In his ‘Civil Tapestry’ works, lengths of decommissioned fire hose are carefully arranged, stitched, and bound to create large-scale ‘paintings’ which feature bands of softly undulating coloured hose. Tactile and sensuous objects in themselves, the hoses have special iconic significance in relation to the Civil Rights struggles, in particular with regard to the hosing of peaceful demonstrators in Birmingham, Alabama in 1963.

Other works like his tar paintings feature swathes of black tar or other roofing materials, which Gates employs to create monochromatic paintings. In referencing Modernist abstract painters while employing the innate formalism of tar (and roofing) as a material practice, Gates extends the canon of art history beyond its familiar parameters. In using everyday materials associated with construction – particularly the safety, security and stability of home dwellings – Gates elevates their value whilst at the same time opening up to creative experimentation.

Gates’s relationship with clay has been a focal point of his practice since studying pottery in Tokoname, Japan in the late 1990s. For Gates, clay is a metaphor for his ability to take on greater challenges in the world; as he has said, ‘I think that studying clay helped me understand that ugly things, muddy things, or things that are unformed are just waiting for the right set of hands.’

Recent vessels extend Gates’s celebration of clay and craft, linking conceptual practices to physical making. It is a place where he is able to return to simple forms – to receptacles that he can place within the context of contemporary art – and to a rediscovery of the potency of craft. Serving as an archive of hand gestures, Gates’s pots allow him the freedom to move across time periods and cultural influences in his search for nuanced forms.

The Black Monks, formerly The Black Monks of Mississippi, have been a constant presence in Gates’s artistic practice. The group was conceived as an experiment around the specificity of Black sound and a means of giving life to the everyday objects that Gates collects. Their music is rooted in Black music of the South, including the blues, gospel and wailing, as well as to ascetic practices, related most closely to Eastern monastic traditions. The Black Monks often function as ‘amateur historians, skilled guides, and bootleg preachers’ as they expound the word of art alongside the word of God.

In June 2018, Gates unveiled his multi-part project spanning four European institutions, entitled ‘Black Madonna’. The exhibitions examined both the Black Madonna’s significance in the history of religion as well as its aesthetic and metaphorical tenor. The project comprised a series of exhibitions and performances, which drew from a range of sources, from influential depictions of the Madonna in European churches and museums to the extensive print archive of the Johnson Publishing Corporation, the Chicago-based publisher of Jet and Ebony magazines.
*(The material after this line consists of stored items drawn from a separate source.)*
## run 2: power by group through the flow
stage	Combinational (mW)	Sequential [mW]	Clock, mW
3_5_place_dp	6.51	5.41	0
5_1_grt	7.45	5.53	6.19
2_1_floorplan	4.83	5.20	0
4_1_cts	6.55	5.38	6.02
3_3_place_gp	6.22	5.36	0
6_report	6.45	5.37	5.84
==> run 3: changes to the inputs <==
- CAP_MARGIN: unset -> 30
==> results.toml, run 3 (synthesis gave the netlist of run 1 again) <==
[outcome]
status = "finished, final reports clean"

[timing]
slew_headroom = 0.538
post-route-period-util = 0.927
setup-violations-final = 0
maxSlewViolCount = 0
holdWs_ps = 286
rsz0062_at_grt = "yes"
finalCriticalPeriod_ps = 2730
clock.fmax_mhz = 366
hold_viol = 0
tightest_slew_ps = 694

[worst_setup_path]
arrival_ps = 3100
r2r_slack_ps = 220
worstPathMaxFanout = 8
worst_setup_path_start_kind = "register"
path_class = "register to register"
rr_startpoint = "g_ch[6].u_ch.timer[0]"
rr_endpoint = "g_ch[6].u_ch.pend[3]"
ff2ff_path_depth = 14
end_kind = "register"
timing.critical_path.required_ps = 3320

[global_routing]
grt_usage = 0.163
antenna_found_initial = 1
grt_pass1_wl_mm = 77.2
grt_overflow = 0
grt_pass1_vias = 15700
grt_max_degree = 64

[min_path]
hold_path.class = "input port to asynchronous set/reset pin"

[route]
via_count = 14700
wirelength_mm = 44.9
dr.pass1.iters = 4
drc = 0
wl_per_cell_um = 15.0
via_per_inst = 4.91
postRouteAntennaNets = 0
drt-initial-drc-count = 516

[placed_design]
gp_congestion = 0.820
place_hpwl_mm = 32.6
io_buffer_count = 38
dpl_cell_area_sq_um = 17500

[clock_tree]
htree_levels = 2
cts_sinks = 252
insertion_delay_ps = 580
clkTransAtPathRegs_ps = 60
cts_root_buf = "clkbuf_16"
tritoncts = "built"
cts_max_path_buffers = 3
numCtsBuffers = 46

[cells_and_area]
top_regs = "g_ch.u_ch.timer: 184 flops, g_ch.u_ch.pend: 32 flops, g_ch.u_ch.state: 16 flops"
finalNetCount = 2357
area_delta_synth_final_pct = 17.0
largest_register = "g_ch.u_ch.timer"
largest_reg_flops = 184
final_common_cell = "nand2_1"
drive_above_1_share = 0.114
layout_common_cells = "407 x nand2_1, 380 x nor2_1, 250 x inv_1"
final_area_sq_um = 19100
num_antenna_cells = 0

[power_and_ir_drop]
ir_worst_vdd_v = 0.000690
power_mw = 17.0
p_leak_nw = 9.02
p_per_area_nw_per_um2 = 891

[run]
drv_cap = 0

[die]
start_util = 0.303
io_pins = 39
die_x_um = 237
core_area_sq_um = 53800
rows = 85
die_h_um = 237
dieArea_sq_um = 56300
In early 2019, Gates opened a major solo exhibition at the Palais de Tokyo in Paris which toured to Tate Liverpool in December 2019. Titled ‘Amalgam’, this large-scale project explored social histories of migration and interracial relations using a specific episode in American history – that of Malaga Island in Maine in 1912 – to address larger questions of Black subjugation. A new sculptural language was born out of Gates’s research, whereby historic objects and archival materials were combined with sculptures made by the artist in clay, cement, brick, wood and tar.

Perhaps Gates’s most ambitious projects are his social practice entities in Chicago, including Dorchester Art and Housing Collaborative (DAHC), Chicago Arts and Industry Commons, The Stony Island Arts Bank, Rebuild Foundation, and Black Artist Retreat (B.A.R.). Many of these projects use abandoned buildings in Chicago as sites of community transformation and gathering in a bid to reverse the trends of social and economic fragmentation in the city.